There has been much fretting over whether or not inner Bangkok will remain flood-free, the inundation of seven industrial sites and the massive losses Japanese investors have suffered - some say they are the biggest since the Second World War even taking into account Japan’s recent earthquake and tsunami.
But aid agencies say the authorities should not forget ordinary people like Kanyanee when Thailand recovers from its worst floods in recent memory.
On Thursday, Kanyanee's family and 300 other households in her street received their first relief items since the floods began. They have come from the Red Cross, courtesy of a donation from the European Union.
LIVING WITH STAGNANT WATER
On a normal day it takes less than an hour to drive from Bangkok's business district to Kanyanee's street, but on Thursday the journey required three types of transport - a van, an army truck and a boat - and took more than two hours.
Although some families have evacuated their homes and are sheltering in empty flats nearby, many others have refused to leave, choosing instead to stay on the second floor of their houses.
Locals are getting around in boats, which range from small bamboo rafts to some made out of thick Styrofoam. Others wait at flooded bus stops for transport provided by the military or aid groups.
Reaching all those who are not in evacuation centers is a major challenge, Pichit Siriwan, deputy director of relief and community health bureau for the Thai Red Cross, told AlertNet.
"In some areas access is getting better but in some areas it is getting worse... we have tried our best but there are some areas that are inaccessible," he said.
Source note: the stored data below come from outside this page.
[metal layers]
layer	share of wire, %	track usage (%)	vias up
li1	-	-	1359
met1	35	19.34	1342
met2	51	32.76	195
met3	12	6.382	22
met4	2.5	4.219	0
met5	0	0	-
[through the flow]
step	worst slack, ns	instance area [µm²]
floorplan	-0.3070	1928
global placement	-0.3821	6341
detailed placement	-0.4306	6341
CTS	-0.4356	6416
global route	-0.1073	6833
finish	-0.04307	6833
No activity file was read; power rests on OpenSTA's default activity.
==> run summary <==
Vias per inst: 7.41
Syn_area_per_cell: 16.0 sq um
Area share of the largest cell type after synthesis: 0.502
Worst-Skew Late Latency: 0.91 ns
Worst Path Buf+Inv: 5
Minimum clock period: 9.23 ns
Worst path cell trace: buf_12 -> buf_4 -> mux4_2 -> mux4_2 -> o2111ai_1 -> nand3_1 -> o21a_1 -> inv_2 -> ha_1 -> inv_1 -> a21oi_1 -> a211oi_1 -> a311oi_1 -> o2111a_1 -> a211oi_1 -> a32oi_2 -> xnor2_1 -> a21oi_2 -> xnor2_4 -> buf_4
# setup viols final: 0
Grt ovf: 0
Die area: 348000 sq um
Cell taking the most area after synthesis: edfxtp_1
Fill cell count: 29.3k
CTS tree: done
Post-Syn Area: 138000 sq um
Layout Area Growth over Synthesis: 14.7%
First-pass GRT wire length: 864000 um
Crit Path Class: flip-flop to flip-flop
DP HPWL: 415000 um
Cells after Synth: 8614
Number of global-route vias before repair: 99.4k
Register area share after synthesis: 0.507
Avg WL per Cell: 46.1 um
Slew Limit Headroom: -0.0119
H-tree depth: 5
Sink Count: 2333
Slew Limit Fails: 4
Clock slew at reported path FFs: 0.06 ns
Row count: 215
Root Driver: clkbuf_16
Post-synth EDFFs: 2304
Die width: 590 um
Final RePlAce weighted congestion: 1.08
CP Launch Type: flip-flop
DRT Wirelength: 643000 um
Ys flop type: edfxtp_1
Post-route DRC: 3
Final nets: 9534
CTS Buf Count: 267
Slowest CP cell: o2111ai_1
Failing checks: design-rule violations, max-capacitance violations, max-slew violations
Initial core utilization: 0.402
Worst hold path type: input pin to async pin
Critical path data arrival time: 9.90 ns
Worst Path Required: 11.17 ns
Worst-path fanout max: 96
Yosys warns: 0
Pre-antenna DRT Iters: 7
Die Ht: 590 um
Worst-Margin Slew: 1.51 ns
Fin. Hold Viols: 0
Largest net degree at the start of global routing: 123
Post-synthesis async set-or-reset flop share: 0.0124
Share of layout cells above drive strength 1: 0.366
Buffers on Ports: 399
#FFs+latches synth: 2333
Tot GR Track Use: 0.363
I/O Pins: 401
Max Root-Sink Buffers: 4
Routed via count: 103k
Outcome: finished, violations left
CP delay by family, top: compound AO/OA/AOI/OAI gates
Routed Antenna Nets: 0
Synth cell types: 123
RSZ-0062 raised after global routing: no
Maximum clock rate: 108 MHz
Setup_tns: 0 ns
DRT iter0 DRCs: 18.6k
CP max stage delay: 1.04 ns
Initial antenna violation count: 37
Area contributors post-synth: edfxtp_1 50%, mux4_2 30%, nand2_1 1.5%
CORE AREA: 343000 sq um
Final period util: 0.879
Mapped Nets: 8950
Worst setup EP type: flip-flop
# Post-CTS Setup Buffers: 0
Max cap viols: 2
Every morning, we send out more than 10 high trucks, some of them carrying a flat bottom boat so in places where the truck cannot go, the boat can."
Save the Children's spokesperson Annie Bodmer-Roy said the charity had to turn back from visiting an area because of fast-rising waters a few days ago.
"It is extremely frustrating because you know people need these hygiene kits, that some people couldn't brush their teeth because they haven't got soap or toothbrush," she said.
For now, having access to clean drinking water is "the most serious problem", Pichit said.
The Red Cross is also concerned about migrant workers, he added. "Some of them don't have any documentations and nobody knows how many there are and where they are. We are trying to locate them," he said.